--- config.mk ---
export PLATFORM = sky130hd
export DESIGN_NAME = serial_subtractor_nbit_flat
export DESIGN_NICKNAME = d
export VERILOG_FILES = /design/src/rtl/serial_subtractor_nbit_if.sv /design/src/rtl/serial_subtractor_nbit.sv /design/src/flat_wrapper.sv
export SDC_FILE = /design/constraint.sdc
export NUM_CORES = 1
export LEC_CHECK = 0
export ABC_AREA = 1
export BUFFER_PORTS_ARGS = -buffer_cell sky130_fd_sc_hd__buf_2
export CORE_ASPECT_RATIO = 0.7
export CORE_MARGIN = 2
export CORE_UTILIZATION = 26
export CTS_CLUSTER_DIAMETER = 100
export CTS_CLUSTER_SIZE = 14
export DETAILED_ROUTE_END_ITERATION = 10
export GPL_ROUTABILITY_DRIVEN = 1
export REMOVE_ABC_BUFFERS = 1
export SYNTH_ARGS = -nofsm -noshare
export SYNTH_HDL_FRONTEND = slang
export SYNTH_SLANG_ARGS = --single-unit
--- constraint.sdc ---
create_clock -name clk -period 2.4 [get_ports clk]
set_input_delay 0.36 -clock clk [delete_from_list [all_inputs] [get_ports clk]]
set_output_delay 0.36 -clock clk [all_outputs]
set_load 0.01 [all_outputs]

--*--

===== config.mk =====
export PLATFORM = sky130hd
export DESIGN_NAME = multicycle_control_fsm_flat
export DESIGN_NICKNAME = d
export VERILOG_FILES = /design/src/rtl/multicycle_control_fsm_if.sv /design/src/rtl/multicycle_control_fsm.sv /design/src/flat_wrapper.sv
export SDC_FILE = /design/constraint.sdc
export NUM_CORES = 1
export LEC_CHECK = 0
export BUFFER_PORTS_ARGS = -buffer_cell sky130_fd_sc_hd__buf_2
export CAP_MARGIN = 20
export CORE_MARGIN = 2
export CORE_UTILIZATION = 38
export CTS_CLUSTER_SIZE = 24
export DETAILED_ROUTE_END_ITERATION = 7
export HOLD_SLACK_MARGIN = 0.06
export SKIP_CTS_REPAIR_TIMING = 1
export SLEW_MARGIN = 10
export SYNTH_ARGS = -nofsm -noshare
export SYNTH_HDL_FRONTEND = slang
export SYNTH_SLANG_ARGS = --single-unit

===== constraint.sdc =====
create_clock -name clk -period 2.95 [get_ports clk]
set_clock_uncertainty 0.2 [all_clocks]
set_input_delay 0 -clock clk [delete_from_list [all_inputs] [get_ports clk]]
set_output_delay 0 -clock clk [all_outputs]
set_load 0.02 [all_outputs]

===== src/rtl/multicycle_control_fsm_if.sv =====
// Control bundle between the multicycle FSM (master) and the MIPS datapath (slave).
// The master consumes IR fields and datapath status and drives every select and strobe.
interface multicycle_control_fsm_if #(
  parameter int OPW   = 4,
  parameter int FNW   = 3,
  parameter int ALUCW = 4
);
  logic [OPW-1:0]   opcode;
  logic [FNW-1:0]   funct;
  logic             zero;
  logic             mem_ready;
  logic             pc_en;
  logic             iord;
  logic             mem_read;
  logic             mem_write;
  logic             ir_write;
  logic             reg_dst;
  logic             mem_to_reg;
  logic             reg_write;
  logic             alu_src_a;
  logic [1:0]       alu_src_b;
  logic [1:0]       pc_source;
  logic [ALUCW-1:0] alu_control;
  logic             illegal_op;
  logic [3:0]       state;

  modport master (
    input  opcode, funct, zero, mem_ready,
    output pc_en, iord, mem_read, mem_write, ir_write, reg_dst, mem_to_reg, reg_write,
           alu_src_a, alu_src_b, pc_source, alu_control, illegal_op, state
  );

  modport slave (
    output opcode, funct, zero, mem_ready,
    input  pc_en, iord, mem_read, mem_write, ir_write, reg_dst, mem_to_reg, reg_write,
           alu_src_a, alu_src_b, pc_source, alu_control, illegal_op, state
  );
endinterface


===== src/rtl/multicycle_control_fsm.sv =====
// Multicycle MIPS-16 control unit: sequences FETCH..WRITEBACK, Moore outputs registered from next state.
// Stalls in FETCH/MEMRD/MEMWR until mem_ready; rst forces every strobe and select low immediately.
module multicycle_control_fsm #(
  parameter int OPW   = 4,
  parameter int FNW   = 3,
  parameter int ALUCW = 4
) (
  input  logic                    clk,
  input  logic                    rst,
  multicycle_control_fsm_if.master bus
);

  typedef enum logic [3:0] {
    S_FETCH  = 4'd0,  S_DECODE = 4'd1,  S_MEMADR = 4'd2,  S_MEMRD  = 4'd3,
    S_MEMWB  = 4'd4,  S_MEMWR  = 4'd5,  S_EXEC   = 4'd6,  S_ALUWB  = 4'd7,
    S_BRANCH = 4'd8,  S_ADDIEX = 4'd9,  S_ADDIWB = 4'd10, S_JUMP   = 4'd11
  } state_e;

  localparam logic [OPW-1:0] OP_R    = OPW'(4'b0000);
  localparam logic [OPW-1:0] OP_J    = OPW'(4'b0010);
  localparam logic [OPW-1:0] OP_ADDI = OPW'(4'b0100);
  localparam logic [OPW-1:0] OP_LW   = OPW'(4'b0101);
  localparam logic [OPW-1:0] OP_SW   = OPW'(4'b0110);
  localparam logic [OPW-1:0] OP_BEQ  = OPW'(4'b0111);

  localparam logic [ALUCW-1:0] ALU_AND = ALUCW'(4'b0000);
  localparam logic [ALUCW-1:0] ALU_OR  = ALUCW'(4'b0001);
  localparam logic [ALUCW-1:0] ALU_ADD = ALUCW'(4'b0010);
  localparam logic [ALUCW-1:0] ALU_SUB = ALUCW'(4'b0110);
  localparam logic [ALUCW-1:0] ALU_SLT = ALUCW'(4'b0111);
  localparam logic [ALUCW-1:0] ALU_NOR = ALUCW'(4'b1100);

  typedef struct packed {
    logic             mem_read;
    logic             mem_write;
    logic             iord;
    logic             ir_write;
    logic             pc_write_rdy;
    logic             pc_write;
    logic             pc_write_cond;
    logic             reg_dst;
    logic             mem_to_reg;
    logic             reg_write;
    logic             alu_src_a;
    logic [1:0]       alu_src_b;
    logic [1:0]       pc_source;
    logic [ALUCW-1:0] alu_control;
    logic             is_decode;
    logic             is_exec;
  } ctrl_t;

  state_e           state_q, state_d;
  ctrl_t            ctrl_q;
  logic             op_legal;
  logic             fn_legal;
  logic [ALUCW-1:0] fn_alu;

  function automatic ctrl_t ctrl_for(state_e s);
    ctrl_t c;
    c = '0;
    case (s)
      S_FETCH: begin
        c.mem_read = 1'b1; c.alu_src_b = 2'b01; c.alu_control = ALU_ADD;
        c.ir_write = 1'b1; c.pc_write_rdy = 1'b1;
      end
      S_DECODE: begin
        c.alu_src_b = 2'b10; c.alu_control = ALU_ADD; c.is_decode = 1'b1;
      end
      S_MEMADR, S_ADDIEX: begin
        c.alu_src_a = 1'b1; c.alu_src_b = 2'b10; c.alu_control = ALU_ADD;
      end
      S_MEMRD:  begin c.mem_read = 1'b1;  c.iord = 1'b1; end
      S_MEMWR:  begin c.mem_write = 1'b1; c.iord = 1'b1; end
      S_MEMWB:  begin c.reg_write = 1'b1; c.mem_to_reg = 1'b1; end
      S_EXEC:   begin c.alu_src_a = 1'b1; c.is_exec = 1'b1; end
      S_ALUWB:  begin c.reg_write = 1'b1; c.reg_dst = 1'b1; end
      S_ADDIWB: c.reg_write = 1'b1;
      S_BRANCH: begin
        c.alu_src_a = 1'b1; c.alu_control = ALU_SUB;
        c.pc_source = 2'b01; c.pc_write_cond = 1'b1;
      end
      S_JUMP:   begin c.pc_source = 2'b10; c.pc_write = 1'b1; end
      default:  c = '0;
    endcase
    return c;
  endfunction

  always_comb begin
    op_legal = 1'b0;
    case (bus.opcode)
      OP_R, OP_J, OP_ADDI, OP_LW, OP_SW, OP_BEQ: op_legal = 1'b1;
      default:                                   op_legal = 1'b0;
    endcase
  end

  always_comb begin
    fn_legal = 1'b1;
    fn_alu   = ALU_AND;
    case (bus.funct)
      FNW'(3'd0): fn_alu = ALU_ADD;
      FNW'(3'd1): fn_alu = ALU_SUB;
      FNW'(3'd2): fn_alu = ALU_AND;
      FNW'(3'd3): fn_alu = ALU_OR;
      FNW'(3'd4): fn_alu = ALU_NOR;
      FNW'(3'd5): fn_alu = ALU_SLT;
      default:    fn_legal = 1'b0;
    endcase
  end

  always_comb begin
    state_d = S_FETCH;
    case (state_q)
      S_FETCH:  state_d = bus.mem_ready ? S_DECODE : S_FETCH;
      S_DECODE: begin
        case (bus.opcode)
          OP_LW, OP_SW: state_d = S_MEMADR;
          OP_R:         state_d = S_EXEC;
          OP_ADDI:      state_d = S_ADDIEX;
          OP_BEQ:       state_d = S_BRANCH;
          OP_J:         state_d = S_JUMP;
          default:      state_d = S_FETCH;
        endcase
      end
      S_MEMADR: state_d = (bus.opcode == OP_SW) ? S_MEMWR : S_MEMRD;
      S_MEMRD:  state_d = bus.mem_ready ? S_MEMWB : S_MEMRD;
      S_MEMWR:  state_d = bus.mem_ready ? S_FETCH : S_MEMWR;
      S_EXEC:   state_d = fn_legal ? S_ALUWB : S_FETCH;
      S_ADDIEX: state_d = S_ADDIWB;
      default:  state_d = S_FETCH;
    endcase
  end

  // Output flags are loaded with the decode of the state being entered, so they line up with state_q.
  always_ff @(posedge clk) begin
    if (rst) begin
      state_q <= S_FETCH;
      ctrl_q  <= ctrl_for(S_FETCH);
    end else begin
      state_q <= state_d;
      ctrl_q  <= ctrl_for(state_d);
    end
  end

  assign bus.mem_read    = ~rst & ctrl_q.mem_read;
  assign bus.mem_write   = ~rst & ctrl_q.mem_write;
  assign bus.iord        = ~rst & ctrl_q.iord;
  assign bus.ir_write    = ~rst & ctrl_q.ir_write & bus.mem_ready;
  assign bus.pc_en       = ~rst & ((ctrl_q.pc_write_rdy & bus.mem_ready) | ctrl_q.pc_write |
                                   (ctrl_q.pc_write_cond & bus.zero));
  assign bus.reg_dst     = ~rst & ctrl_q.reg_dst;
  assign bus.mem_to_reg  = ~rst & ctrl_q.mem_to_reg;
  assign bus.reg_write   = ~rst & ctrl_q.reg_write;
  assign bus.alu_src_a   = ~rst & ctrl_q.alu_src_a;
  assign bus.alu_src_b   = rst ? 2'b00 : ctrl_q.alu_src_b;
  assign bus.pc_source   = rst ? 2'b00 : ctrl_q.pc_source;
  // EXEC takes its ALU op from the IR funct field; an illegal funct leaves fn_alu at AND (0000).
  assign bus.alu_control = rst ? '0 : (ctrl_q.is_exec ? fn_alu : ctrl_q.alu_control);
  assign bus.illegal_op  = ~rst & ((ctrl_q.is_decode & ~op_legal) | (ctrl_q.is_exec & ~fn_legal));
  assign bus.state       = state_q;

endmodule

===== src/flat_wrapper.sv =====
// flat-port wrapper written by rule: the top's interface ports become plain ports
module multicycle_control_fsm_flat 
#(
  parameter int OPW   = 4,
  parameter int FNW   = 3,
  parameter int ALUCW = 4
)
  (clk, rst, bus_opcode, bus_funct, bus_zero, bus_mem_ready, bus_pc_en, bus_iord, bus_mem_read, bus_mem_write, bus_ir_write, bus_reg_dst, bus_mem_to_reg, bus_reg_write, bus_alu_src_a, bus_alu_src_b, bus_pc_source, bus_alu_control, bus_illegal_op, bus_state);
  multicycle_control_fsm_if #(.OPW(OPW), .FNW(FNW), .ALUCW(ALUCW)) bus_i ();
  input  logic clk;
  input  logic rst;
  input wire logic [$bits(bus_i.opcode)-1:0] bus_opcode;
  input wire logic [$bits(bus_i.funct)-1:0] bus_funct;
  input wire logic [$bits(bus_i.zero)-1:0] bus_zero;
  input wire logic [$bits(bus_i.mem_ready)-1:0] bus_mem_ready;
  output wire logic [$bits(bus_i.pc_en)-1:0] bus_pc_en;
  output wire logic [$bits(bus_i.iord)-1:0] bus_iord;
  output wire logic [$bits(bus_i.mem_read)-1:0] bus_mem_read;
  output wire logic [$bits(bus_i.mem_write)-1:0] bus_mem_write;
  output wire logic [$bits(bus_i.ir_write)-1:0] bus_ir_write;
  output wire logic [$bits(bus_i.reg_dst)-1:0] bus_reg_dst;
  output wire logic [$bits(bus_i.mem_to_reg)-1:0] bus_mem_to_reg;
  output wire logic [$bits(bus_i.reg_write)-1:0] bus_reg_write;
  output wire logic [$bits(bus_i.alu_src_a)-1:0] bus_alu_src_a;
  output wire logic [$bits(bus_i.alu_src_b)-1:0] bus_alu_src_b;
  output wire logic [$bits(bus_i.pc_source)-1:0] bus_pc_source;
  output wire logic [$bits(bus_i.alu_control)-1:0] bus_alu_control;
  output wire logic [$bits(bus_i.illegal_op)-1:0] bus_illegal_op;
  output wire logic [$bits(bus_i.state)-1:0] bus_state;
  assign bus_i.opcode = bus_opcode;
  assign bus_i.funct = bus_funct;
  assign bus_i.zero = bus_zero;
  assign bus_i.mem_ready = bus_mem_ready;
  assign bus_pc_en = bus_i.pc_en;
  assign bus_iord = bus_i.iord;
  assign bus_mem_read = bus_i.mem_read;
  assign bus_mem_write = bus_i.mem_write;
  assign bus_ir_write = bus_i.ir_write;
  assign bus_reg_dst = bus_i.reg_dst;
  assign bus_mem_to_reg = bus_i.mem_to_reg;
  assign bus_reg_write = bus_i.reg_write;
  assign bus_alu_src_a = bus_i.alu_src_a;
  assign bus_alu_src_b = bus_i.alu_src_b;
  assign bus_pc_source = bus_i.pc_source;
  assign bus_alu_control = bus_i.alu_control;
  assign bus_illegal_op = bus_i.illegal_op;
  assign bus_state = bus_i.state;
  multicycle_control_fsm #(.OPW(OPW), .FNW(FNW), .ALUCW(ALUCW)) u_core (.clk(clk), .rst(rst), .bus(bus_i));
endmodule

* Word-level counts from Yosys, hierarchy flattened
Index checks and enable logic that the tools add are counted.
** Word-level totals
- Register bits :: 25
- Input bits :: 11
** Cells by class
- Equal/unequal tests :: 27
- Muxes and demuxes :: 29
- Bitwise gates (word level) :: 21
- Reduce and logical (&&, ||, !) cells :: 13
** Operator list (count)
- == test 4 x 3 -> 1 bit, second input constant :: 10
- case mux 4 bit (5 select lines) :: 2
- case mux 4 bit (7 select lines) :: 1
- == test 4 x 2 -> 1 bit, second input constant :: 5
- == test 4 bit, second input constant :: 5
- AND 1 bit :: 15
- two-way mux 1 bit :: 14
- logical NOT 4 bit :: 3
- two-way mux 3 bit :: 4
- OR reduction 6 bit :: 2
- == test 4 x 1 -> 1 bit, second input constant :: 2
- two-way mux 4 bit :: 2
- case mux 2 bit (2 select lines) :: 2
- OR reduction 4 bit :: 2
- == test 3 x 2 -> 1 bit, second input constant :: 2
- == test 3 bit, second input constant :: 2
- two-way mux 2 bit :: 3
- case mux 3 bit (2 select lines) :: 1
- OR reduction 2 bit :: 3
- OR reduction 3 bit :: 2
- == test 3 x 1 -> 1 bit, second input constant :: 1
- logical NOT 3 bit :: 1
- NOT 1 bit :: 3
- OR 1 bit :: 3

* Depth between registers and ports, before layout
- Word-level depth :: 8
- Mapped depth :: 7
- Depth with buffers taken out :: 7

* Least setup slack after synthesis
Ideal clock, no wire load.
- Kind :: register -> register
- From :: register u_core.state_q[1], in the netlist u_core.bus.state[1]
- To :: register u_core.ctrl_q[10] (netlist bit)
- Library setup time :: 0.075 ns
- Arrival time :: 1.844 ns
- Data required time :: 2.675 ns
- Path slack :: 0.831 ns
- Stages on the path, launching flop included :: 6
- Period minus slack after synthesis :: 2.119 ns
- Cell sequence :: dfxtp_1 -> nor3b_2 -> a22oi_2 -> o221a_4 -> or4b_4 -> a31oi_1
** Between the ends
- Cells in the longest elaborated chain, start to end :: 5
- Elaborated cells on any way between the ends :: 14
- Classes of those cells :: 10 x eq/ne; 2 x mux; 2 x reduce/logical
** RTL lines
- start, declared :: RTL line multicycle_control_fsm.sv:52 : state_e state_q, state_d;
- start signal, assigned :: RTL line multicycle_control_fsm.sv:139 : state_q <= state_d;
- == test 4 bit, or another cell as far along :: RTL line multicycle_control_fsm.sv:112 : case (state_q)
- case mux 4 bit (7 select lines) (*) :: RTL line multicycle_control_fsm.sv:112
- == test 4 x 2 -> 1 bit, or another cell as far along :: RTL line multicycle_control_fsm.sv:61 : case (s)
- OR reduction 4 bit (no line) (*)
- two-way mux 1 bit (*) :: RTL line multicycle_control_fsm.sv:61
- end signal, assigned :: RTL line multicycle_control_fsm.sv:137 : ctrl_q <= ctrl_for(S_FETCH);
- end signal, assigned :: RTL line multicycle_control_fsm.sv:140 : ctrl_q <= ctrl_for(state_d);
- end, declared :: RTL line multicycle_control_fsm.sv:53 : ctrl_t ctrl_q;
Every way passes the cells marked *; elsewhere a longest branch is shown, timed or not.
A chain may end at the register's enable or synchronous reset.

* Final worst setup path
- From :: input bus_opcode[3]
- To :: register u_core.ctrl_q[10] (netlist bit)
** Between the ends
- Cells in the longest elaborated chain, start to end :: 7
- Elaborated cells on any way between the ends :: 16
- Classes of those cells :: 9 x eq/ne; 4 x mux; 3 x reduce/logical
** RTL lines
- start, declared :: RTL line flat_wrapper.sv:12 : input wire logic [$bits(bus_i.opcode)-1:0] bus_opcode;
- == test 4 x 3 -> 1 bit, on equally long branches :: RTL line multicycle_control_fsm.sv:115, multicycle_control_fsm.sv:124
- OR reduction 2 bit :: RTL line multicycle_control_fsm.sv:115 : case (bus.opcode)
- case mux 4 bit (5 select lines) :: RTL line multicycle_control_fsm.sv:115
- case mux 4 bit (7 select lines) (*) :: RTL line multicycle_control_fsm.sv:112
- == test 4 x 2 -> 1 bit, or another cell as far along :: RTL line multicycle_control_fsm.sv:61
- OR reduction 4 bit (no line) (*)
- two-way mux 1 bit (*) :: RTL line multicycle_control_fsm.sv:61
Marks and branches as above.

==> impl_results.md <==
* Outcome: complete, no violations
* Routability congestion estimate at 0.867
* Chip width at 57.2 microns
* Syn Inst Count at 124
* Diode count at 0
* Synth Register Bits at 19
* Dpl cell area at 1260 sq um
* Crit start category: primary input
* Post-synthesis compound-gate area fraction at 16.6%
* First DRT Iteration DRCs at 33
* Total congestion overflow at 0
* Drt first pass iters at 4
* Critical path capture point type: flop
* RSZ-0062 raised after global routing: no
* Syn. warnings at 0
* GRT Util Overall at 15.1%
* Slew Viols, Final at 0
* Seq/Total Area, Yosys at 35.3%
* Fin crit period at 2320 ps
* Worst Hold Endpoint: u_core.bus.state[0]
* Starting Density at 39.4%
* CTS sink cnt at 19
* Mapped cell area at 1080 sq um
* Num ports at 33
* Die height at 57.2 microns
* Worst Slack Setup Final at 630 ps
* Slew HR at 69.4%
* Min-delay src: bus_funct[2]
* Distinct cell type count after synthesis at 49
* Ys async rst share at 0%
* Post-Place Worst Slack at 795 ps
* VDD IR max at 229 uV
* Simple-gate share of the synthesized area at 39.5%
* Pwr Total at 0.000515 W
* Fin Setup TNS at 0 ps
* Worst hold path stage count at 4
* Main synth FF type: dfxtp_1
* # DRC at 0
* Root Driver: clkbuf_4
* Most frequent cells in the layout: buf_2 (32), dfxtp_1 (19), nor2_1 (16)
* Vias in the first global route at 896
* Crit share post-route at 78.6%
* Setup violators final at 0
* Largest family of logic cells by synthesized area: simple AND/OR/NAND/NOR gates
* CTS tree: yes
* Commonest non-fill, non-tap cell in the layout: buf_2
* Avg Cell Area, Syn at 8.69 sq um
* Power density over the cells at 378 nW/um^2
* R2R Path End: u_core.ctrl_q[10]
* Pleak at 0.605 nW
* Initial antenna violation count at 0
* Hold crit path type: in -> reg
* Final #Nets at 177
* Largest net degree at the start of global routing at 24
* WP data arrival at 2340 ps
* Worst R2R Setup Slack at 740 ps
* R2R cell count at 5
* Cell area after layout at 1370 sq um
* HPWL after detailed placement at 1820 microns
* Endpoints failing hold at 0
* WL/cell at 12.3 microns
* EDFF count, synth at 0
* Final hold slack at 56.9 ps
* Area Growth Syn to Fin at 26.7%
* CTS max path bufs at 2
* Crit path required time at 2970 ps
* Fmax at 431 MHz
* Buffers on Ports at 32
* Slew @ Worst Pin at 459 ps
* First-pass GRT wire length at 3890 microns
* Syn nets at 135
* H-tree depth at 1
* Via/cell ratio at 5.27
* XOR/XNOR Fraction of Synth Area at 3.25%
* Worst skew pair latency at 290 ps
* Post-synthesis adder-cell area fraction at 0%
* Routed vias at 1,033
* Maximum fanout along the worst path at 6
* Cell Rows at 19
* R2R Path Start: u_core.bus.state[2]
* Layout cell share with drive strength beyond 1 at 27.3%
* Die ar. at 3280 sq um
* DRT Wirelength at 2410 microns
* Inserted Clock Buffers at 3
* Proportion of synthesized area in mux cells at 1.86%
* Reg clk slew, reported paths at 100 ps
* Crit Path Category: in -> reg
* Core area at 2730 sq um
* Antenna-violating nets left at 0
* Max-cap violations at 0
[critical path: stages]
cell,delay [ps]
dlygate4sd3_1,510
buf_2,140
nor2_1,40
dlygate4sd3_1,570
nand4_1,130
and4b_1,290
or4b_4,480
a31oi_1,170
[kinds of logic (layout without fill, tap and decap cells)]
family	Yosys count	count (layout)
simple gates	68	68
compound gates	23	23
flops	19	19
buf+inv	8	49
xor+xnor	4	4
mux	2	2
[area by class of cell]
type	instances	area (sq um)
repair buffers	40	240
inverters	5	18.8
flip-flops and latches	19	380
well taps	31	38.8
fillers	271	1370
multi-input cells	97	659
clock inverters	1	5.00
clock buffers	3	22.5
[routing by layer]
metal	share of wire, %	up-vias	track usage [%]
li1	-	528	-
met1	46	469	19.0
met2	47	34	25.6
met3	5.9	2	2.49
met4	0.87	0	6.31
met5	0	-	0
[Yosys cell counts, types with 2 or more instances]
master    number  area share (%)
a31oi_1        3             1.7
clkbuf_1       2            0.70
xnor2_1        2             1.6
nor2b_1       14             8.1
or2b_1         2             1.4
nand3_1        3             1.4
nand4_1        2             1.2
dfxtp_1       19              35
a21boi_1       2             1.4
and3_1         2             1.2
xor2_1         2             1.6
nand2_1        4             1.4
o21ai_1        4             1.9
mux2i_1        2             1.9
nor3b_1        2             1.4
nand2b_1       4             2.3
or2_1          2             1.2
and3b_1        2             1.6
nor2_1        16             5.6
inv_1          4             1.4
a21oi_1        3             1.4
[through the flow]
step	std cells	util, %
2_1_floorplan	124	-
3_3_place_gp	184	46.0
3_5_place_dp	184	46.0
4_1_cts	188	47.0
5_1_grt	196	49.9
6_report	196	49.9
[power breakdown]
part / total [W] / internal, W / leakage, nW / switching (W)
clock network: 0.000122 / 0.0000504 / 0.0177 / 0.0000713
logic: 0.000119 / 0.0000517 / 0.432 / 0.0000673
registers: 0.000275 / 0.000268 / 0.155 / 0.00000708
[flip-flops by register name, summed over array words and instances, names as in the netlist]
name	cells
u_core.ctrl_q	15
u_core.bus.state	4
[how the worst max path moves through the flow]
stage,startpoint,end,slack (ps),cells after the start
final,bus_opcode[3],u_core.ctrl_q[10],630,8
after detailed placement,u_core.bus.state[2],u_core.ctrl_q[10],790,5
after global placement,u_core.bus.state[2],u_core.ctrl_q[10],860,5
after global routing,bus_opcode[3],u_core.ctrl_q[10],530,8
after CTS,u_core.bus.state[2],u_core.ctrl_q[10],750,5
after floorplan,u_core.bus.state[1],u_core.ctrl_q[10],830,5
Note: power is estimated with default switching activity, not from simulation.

--*--

-- DIRECTIONS FOR THIS TASK --
A line belongs in the answer if it contains the word "constraint"; copy every such line from the data above.

-- ANSWER BOX --
export SDC_FILE = /design/constraint.sdc
--- constraint.sdc ---
export SDC_FILE = /design/constraint.sdc
===== constraint.sdc =====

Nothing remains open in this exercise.